When a family member is sick, all we want to do is make them feel better. When it’s a child especially, nothing else matters in the whole world until they get well. We comfort them and seek medical help as quickly as possible.
My granddaughter, Haley, did not have a good day from the time she was 4 years old. She labored to breath, struggled to sit up for herself and could not swallow even one piece of candy like other girls her age. Haley had a progressive and undiagnosed neurological condition which finally ended her life at age 10 last year.
As the patriarch of our family, I tried desperately to find the answer to Haley’s medical condition. It was a rare month when Haley didn’t spend at least 10 days in the hospital. Thankfully, we knew that we could take our baby in her distress to the hospital and know that she would be cared for and nurtured by the medical professionals there until she felt well enough to go home.
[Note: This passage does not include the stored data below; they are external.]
## config.mk

```make
export PLATFORM = sky130hd
export DESIGN_NAME = jerk_limited_speed_profile_core
export DESIGN_NICKNAME = d
export VERILOG_FILES = /design/src/rtl/jlsp_pkg.sv /design/src/rtl/jlsp_ctrl.sv /design/src/rtl/jlsp_datapath.sv /design/src/rtl/jerk_limited_speed_profile_core.sv
export SDC_FILE = /design/constraint.sdc
export NUM_CORES = 2
export LEC_CHECK = 0
export BUFFER_PORTS_ARGS = -buffer_cell sky130_fd_sc_hd__buf_2
export CORE_MARGIN = 5
export CORE_UTILIZATION = 58
export DETAILED_ROUTE_END_ITERATION = 16
export PLACE_DENSITY = 0.79
export SLEW_MARGIN = 20
export SYNTH_ARGS = -nofsm -noshare
export SYNTH_HDL_FRONTEND = slang
export SYNTH_HIERARCHICAL = 1
export SYNTH_SLANG_ARGS = --single-unit
```

## constraint.sdc

```tcl
create_clock -name clock -period 7.95 [get_ports clock]
set_input_delay 1.1925 -clock clock [delete_from_list [all_inputs] [get_ports clock]]
set_output_delay 1.1925 -clock clock [all_outputs]
set_load 0.01 [all_outputs]
```

## src/rtl/jlsp_pkg.sv

```systemverilog
// Shared types and constants for the jerk-limited speed profile core.
`default_nettype none

package jlsp_pkg;

   // Field widths fixed by the Q8.8 / Q0.16 / Q16.16 formats.
   localparam int SPEED_W = 16;
   localparam int ACCEL_W = 16;
   localparam int LIMIT_W = 15;
   localparam int STEP_W  = 16;
   localparam int DIST_W  = 32;
   localparam int CSR_DATA_W = 16;
   localparam int CSR_INDEX_W = 2;

   // Register indexes on the configuration port.
   localparam logic [CSR_INDEX_W-1:0] CSR_SPEED_CAP   = 2'd0;
   localparam logic [CSR_INDEX_W-1:0] CSR_ACCEL_LIMIT = 2'd1;
   localparam logic [CSR_INDEX_W-1:0] CSR_JERK_LIMIT  = 2'd2;
   localparam logic [CSR_INDEX_W-1:0] CSR_TIME_STEP   = 2'd3;

   // Register values after reset.
   localparam logic [SPEED_W-1:0] SPEED_CAP_RESET   = 16'd5632;
   localparam logic [LIMIT_W-1:0] ACCEL_LIMIT_RESET = 15'd2304;
   localparam logic [LIMIT_W-1:0] JERK_LIMIT_RESET  = 15'd2304;
   localparam logic [STEP_W-1:0]  TIME_STEP_RESET   = 16'd1311;

   // Speed error of 0.1 m/s in Q8.8 units.
   localparam logic signed [SPEED_W:0] DEADBAND = 17'sd26;

   // Operand pair for the shared multiplier.
   typedef enum logic [1:0] {
      MUL_JERK,
      MUL_ACCEL,
      MUL_SPEED
   } mul_sel_type;

   // Commands from the controller to the datapath.
   typedef struct packed {
      logic        load;        // request accepted: latch target, maybe load state
      logic        upd_accel;   // write the ramped acceleration
      logic        upd_speed;   // write the integrated, clamped speed
      logic        upd_dist;    // write distance and the response registers
      mul_sel_type mul_sel;
   } dp_cmd_type;

endpackage

`default_nettype wire

```

## src/rtl/jlsp_ctrl.sv

```systemverilog
// Step sequencer and response-valid control for the speed profile core.
`default_nettype none

module jlsp_ctrl
   import jlsp_pkg::*;
(
   input  wire logic  clock,
   input  wire logic  reset,
   input  wire logic  req_valid,
   output logic       req_stall,
   output logic       rsp_valid,
   input  wire logic  rsp_stall,
   output dp_cmd_type cmd
);

   typedef enum logic [2:0] {
      ST_IDLE,
      ST_ACCEL,
      ST_VEL_MUL,
      ST_SPEED,
      ST_DIST_MUL,
      ST_DIST
   } state_type;

   state_type phase_ff, phase_in;
   logic      rsp_valid_ff, rsp_valid_in;
   logic      finish;

   // The last step may only write the response registers once they are free.
   assign finish = (phase_ff == ST_DIST) && (!rsp_valid_ff || !rsp_stall);

   always_comb begin
      phase_in     = phase_ff;
      rsp_valid_in = rsp_valid_ff;
      if (!rsp_stall) begin
         rsp_valid_in = 1'b0;
      end
      unique case (phase_ff)
         ST_IDLE:     if (req_valid) phase_in = ST_ACCEL;
         ST_ACCEL:    phase_in = ST_VEL_MUL;
         ST_VEL_MUL:  phase_in = ST_SPEED;
         ST_SPEED:    phase_in = ST_DIST_MUL;
         ST_DIST_MUL: phase_in = ST_DIST;
         ST_DIST: begin
            if (finish) begin
               phase_in     = ST_IDLE;
               rsp_valid_in = 1'b1;
            end
         end
         default:     phase_in = ST_IDLE;
      endcase
   end

   always_ff @(posedge clock) begin
      if (reset) begin
         phase_ff     <= ST_IDLE;
         rsp_valid_ff <= 1'b0;
      end else begin
         phase_ff     <= phase_in;
         rsp_valid_ff <= rsp_valid_in;
      end
   end

   assign req_stall = (phase_ff != ST_IDLE);
   assign rsp_valid = rsp_valid_ff;

   always_comb begin
      cmd.load      = (phase_ff == ST_IDLE) && req_valid;
      cmd.upd_accel = (phase_ff == ST_ACCEL);
      cmd.upd_speed = (phase_ff == ST_SPEED);
      cmd.upd_dist  = finish;
      unique case (phase_ff)
         ST_VEL_MUL:           cmd.mul_sel = MUL_ACCEL;
         ST_DIST_MUL, ST_DIST: cmd.mul_sel = MUL_SPEED;
         default:              cmd.mul_sel = MUL_JERK;
      endcase
   end

endmodule

`default_nettype wire

```

## src/rtl/jlsp_datapath.sv

```systemverilog
// Configuration registers, profile state, shared multiplier and step arithmetic.
`default_nettype none

module jlsp_datapath
   import jlsp_pkg::*;
(
   input  wire logic                      clock,
   input  wire logic                      reset,
   input  wire dp_cmd_type                cmd,
   input  wire logic                      csr_write,
   input  wire logic [CSR_INDEX_W-1:0]    csr_index,
   input  wire logic [CSR_DATA_W-1:0]     csr_data,
   input  wire logic                      req_cmd,
   input  wire logic [SPEED_W-1:0]        req_target_speed,
   input  wire logic [SPEED_W-1:0]        req_init_speed,
   input  wire logic signed [ACCEL_W-1:0] req_init_accel,
   output logic [SPEED_W-1:0]             rsp_speed,
   output logic signed [ACCEL_W-1:0]      rsp_accel,
   output logic [DIST_W-1:0]              rsp_distance
);

   logic [SPEED_W-1:0] speed_cap_ff;
   logic [LIMIT_W-1:0] accel_limit_ff;
   logic [LIMIT_W-1:0] jerk_limit_ff;
   logic [STEP_W-1:0]  time_step_ff;

   logic [SPEED_W-1:0]        speed_ff, speed_in;
   logic signed [ACCEL_W-1:0] accel_ff, accel_in;
   logic [DIST_W-1:0]         dist_ff, dist_in;
   logic [SPEED_W-1:0]        target_ff;

   logic signed [SPEED_W:0]   mul_a, mul_b;
   logic signed [2*SPEED_W+1:0] prod_ff, prod_in;

   logic [LIMIT_W-1:0]        jstep;
   logic signed [SPEED_W:0]   err;
   logic [SPEED_W:0]          err_abs;
   logic [SPEED_W+3:0]        err_x10;
   logic                      near;
   logic signed [17:0]        a_x, j_x, amax_x, a_next;

   logic signed [17:0]        vinc;
   logic signed [18:0]        sp_sum;
   logic [DIST_W:0]           dist_sum;

   always_ff @(posedge clock) begin
      if (reset) begin
         speed_cap_ff   <= SPEED_CAP_RESET;
         accel_limit_ff <= ACCEL_LIMIT_RESET;
         jerk_limit_ff  <= JERK_LIMIT_RESET;
         time_step_ff   <= TIME_STEP_RESET;
      end else if (csr_write) begin
         unique case (csr_index)
            CSR_SPEED_CAP:   speed_cap_ff   <= csr_data;
            CSR_ACCEL_LIMIT: accel_limit_ff <= csr_data[LIMIT_W-1:0];
            CSR_JERK_LIMIT:  jerk_limit_ff  <= csr_data[LIMIT_W-1:0];
            CSR_TIME_STEP:   time_step_ff   <= csr_data;
            default: ;
         endcase
      end
   end

   // One 17x17 signed multiplier, shared by the three products of a step.
   always_comb begin
      mul_b = $signed({1'b0, time_step_ff});
      unique case (cmd.mul_sel)
         MUL_JERK:  mul_a = $signed({2'b00, jerk_limit_ff});
         MUL_ACCEL: mul_a = $signed({accel_ff[ACCEL_W-1], accel_ff});
         MUL_SPEED: mul_a = $signed({1'b0, speed_ff});
         default:   mul_a = '0;
      endcase
   end

   assign prod_in = mul_a * mul_b;

   always_ff @(posedge clock) begin
      prod_ff <= prod_in;
   end

   // Acceleration ramp. The jerk product is nonnegative and below 2^31.
   assign jstep   = prod_ff[30:16];
   assign err     = $signed({1'b0, target_ff}) - $signed({1'b0, speed_ff});
   assign err_abs = err[SPEED_W] ? 17'(-err) : 17'(err);
   assign err_x10 = ({3'b000, err_abs} << 3) + ({3'b000, err_abs} << 1);
   assign near    = err_x10 < {4'b0000, target_ff};
   assign a_x     = 18'(accel_ff);
   assign j_x     = $signed({3'b000, jstep});
   assign amax_x  = $signed({3'b000, accel_limit_ff});

   always_comb begin
      a_next = a_x;
      if (err >= DEADBAND) begin
         if (near) a_next = (a_x >= j_x) ? a_x - j_x : '0;
         else      a_next = (a_x >= amax_x - j_x) ? amax_x : a_x + j_x;
      end else if (err <= -DEADBAND) begin
         if (near) a_next = (a_x <= -j_x) ? a_x + j_x : '0;
         else      a_next = (a_x <= j_x - amax_x) ? -amax_x : a_x - j_x;
      end
   end

   // Speed integration: the arithmetic shift floors toward minus infinity.
   assign vinc   = prod_ff[33:16];
   assign sp_sum = $signed({3'b000, speed_ff}) + 19'(vinc);

   // Distance integration with saturation.
   assign dist_sum = {1'b0, dist_ff} + {9'd0, prod_ff[31:8]};

   always_comb begin
      speed_in = speed_ff;
      accel_in = accel_ff;
      dist_in  = dist_ff;
      if (cmd.load) begin
         if (req_cmd) begin
            speed_in = req_init_speed;
            accel_in = req_init_accel;
            dist_in  = '0;
         end
      end else if (cmd.upd_accel) begin
         accel_in = a_next[ACCEL_W-1:0];
      end else if (cmd.upd_speed) begin
         if (sp_sum >= $signed({3'b000, speed_cap_ff})) begin
            speed_in = speed_cap_ff;
         end else if (sp_sum < 0) begin
            speed_in = '0;
         end else begin
            speed_in = sp_sum[SPEED_W-1:0];
         end
      end else if (cmd.upd_dist) begin
         dist_in = dist_sum[DIST_W] ? '1 : dist_sum[DIST_W-1:0];
      end
   end

   always_ff @(posedge clock) begin
      if (reset) begin
         speed_ff <= '0;
         accel_ff <= '0;
         dist_ff  <= '0;
      end else begin
         speed_ff <= speed_in;
         accel_ff <= accel_in;
         dist_ff  <= dist_in;
      end
   end

   always_ff @(posedge clock) begin
      if (cmd.load) begin
         target_ff <= req_target_speed;
      end
      if (cmd.upd_dist) begin
         rsp_speed    <= speed_ff;
         rsp_accel    <= accel_ff;
         rsp_distance <= dist_in;
      end
   end

endmodule

`default_nettype wire

```

## src/rtl/jerk_limited_speed_profile_core.sv

```systemverilog
// Top level of the jerk-limited speed profile core: controller, datapath and checks.
//
// Each request advances the profile by one time step and yields exactly one
// response with the new speed (Q8.8), acceleration (signed Q8.8) and the
// distance travelled since the last load (Q16.16, saturating).
// A request with req_cmd set first loads req_init_speed and req_init_accel
// and clears the distance, then steps as usual.
// Both channels move a request when valid is high and stall is low.
// The core takes one request at a time: req_stall is low only while idle.
// A request passes the acceleration, velocity product, speed, distance
// product and distance steps, and only after its response is written can
// the next be accepted. One shared 17x17 multiplier forms the jerk step,
// the speed increment and the distance increment in turn, each product
// registered before the adder and clamp logic that uses it.
// A finished response sits in an output register; while the receiver stalls
// it holds, and the core still accepts and works on the next request, only
// waiting in its last step until the output register is free.
// Configuration registers are written through csr_write, csr_index and csr_data;
// the user must do so only while the core is idle; the core does not enforce it.
// Reset restores the register defaults and zeroes speed, acceleration and distance.
`default_nettype none

module jerk_limited_speed_profile_core
   import jlsp_pkg::*;
(
   input  wire logic                      clock,
   input  wire logic                      reset,
   input  wire logic                      csr_write,
   input  wire logic [CSR_INDEX_W-1:0]    csr_index,
   input  wire logic [CSR_DATA_W-1:0]     csr_data,
   input  wire logic                      req_valid,
   output logic                           req_stall,
   input  wire logic                      req_cmd,
   input  wire logic [SPEED_W-1:0]        req_target_speed,
   input  wire logic [SPEED_W-1:0]        req_init_speed,
   input  wire logic signed [ACCEL_W-1:0] req_init_accel,
   output logic                           rsp_valid,
   input  wire logic                      rsp_stall,
   output logic [SPEED_W-1:0]             rsp_speed,
   output logic signed [ACCEL_W-1:0]      rsp_accel,
   output logic [DIST_W-1:0]              rsp_distance
);

   dp_cmd_type cmd;

   // The controller sequences the five work steps of a request.
   jlsp_ctrl u_ctrl (
      .clock     (clock),
      .reset     (reset),
      .req_valid (req_valid),
      .req_stall (req_stall),
      .rsp_valid (rsp_valid),
      .rsp_stall (rsp_stall),
      .cmd       (cmd)
   );

   // The datapath holds the registers, the profile state and the arithmetic.
   jlsp_datapath u_datapath (
      .clock            (clock),
      .reset            (reset),
      .cmd              (cmd),
      .csr_write        (csr_write),
      .csr_index        (csr_index),
      .csr_data         (csr_data),
      .req_cmd          (req_cmd),
      .req_target_speed (req_target_speed),
      .req_init_speed   (req_init_speed),
      .req_init_accel   (req_init_accel),
      .rsp_speed        (rsp_speed),
      .rsp_accel        (rsp_accel),
      .rsp_distance     (rsp_distance)
   );

   // An accepted request keeps the core busy on the following cycle.
   a_busy_after_accept: assert property (@(posedge clock) disable iff (reset)
      req_valid && !req_stall |=> req_stall)
      else $error("core not busy after accepting a request");

   // A new response only appears as the last step of a request completes.
   a_rsp_from_work: assert property (@(posedge clock) disable iff (reset)
      $rose(rsp_valid) |-> $past(req_stall))
      else $error("response raised without a request in progress");

   // After a response is taken, valid stays only if a new one was written.
   a_rsp_refill: assert property (@(posedge clock) disable iff (reset)
      rsp_valid && !rsp_stall |=> !rsp_valid || $past(req_stall))
      else $error("response repeated after it was taken");

endmodule

`default_nettype wire

```

==> run_results.csv <==
group,metric,value,unit
detailed_routing,drt_iter0_markers,2414,
floorplan,boundaryPins,138,
placed_design,post-dp-hpwl,65000,µm
synth,syn_area,0.0284,mm²
synth,yosys_warnings,6,
synth,synth_compound_area_share,15.2,%
critical_path,crit_arrival,8000,ps
layout,area_growth,8.67,%
power_and_ir_drop,ir_drop,0.235,mV
grt,grt_max_degree,79,
critical_path,cp-end-kind,"register",
detailed_routing,drt_first_pass_iters,5,
critical_path,cp-start-kind,"register",
critical_path,cpMostUsedCell,"fa_1",
timing,setup_viol,0,
run_status,status,"completed",
critical_path,max_stage_delay,540,ps
synth,synth_xor_area_share,5.58,%
worst_hold_path,whs_path_depth,2,
synth,ys.flop_type,"dfxtp_1",
layout,drive_above_1_share,8.49,%
clock_tree,insertion_delay,590,ps
critical_path,crit_required,8470,ps
synth,synth_adder_area_share,33.2,%
grt,antenna_found_initial,7,
critical_path,ff2ff_path_depth,29,
detailed_routing,avgRoutedWirePerCell,20.3,µm
worst_hold_path,hp-class,"register to register",
floorplan,die_w,231,µm
power_and_ir_drop,p_leak,0.0148,µW
critical_path,crit_buf_inv,7,
synth,ys_seq_area_share,19.5,%
clock_tree,post_cts_buffers,0,
timing,rsz0062_at_grt,"false",
power_and_ir_drop,power_density,287,mW/mm²
grt,grt_util_all_layers,30.6,%
synth,ys_async_sr_fraction,0,%
clock_tree,cts_max_level,1,
placed_design,post_dp_cell_area,0.0299,mm²
synth,avgSynthCellArea,8.59,µm²
grt,grt_pass1_wl,130000,µm
timing,hold_viol,0,
detailed_routing,num_vias,24200,
detailed_routing,final_antenna_net_count,0,
floorplan,start_util,58.4,%
timing,max_freq,0.134,GHz
critical_path,cp_top_family,"adder cells",
floorplan,row_count,81,
detailed_routing,via_per_inst,5.97,
floorplan,core,0.0486,mm²
grt,grt_pass1_vias,24000,
synth,syn-num-nets,3959,
clock_tree,cts.path.max_buffers,3,
timing,period_needed,7480,ps
synth,yosys-mux-area-fraction,1.82,%
critical_path,crit_fanout,16,
timing,tightest_slew,1030,ps
flow_run,cap_violations,0,
grt,grt-ovfl-total,0,
synth,synth_cell_types,93,
placed_design,io_buffers,137,
timing,layout_setup_ws,466,ps
timing,slew_headroom,30.5,%
layout,finalNetCount,4058,
critical_path,r2r_setup_slack,470,ps
synth,synth_top_family_by_area,"adder cells",
layout,seq_area,0.00553,mm²
synth,synth_edf_count,80,
timing,finalSetupTns,0,ps
floorplan,die_area,0.0535,mm²
detailed_routing,drc,0,
critical_path,slowest_stage,"fa_1",
clock_tree,cts_tree,"done",
layout,fillers,4154,
synth,synthSimpleGateAreaFrac,16.4,%
timing,finalMaxSlewViolations,0,
clock_tree,cts_made_buffers,28,
timing,fin_worst_skew,32.5,ps
clock_tree,path_clk_slew,60,ps
detailed_routing,finalWirelength,82400,µm
clock_tree,cts-root-buf,"clkbuf_16",
placed_design,dp_slack,276,ps
placed_design,gp_congestion,1.01,
layout,fin_area,0.0309,mm²
critical_path,crit_type,"register to register",
floorplan,die_y,231,µm
clock_tree,hold_buffers,0,
critical_path,cp.depth,29,
synth,syn_inst,3305,
clock_tree,clock-sinks,236,
layout,multi_input_area,0.0205,mm²
synth,ys_ff_latch,236,
timing,min_period_over_period,94.1,%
Her life was a joy and brought unspeakable blessings to us. Haley was the perfect picture of trust. She trusted that we would do everything we could to make her feel better. Sometimes that just meant holding her during a breathing treatment. There was no better feeling of gratitude than wheeling Haley in her little wheelchair out of the hospital to go home. We knew we’d be back but at the moment of discharge, there was gratitude for those who took care of her, gave her therapy, started her IVs, and made her smile by helping her feel better, even when it was for just a brief moment.
That is why the announcement this week that many states are planning to limit inpatient hospital overnights to those covered by Medicare was not only frightening news but also discriminatory against the poor and disabled. It was by God’s grace that my family was able to sustain good medical care for Haley. Don’t all disabled and elderly patients deserve to have the ability to trust that the same awaits them in their hour of need?
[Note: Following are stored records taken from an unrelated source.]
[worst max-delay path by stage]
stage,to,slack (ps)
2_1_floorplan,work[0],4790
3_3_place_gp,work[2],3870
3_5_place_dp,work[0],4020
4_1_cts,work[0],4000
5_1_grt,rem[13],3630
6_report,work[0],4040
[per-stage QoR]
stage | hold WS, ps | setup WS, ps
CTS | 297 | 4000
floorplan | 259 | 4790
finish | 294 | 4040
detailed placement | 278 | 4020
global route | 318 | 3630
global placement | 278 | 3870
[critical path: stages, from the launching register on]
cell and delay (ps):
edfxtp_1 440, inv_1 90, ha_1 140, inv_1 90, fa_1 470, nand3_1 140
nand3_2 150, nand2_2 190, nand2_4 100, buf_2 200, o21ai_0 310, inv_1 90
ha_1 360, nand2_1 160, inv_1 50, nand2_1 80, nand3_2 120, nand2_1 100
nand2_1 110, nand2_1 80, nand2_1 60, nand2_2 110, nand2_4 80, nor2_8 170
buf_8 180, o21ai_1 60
Trying to put a limit on illness is like trying to put a 24-hour limit on a sinus infection or a cold sore - it’s impossible. Every illness is unique. Every individual case deserves the care that measures its success on how well the patient is being cared for, not how quickly they can be sent home or denied access to the medical help that they need for as long as they need it. If we, individually or collectively, surrender this core belief to the bureaucrats of the Obama administration, it will only be a matter of time before the “death panels” of every hospital will be usurping our rights to medically provide for our loved ones.
It is already happening. But it is not too late to stop it.
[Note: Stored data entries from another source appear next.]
File: config.mk
export PLATFORM = sky130hd
export DESIGN_NAME = sba_queue
export DESIGN_NICKNAME = d
export VERILOG_FILES = /design/src/sv/sba_pkg.sv /design/src/sv/sba_queue.sv
export SDC_FILE = /design/constraint.sdc
export NUM_CORES = 1
export LEC_CHECK = 0
export BUFFER_PORTS_ARGS = -buffer_cell sky130_fd_sc_hd__buf_2
export CORE_MARGIN = 3
export CORE_UTILIZATION = 50
export DETAILED_ROUTE_END_ITERATION = 7
export PLACE_DENSITY = 0.75
export SLEW_MARGIN = 15
export SYNTH_ARGS = -nofsm -noshare
export SYNTH_HDL_FRONTEND = slang
export SYNTH_SLANG_ARGS = --single-unit
File: constraint.sdc
create_clock -name clk -period 2.75 [get_ports clk]
set_input_delay 0.1375 -clock clk [delete_from_list [all_inputs] [get_ports clk]]
set_output_delay 0.1375 -clock clk [all_outputs]
set_load 0.05 [all_outputs]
The men and women of my generation should be able to trust that they will get the care that they gave to us over the years. Standing up to stop rationed health care for those who are the most vulnerable - the elderly, infirmed and disabled adults and children - demands that we expose the lie that euthanasia can no longer be packaged as “compassion.”
Every life is precious and has a right to live and be valued. No individual, hospital board, government agency or court has the right to interfere with and decide who lives and who dies.
Our loudest voice can be heard in our vote. It’s time to change out the "change" we were told we could believe in.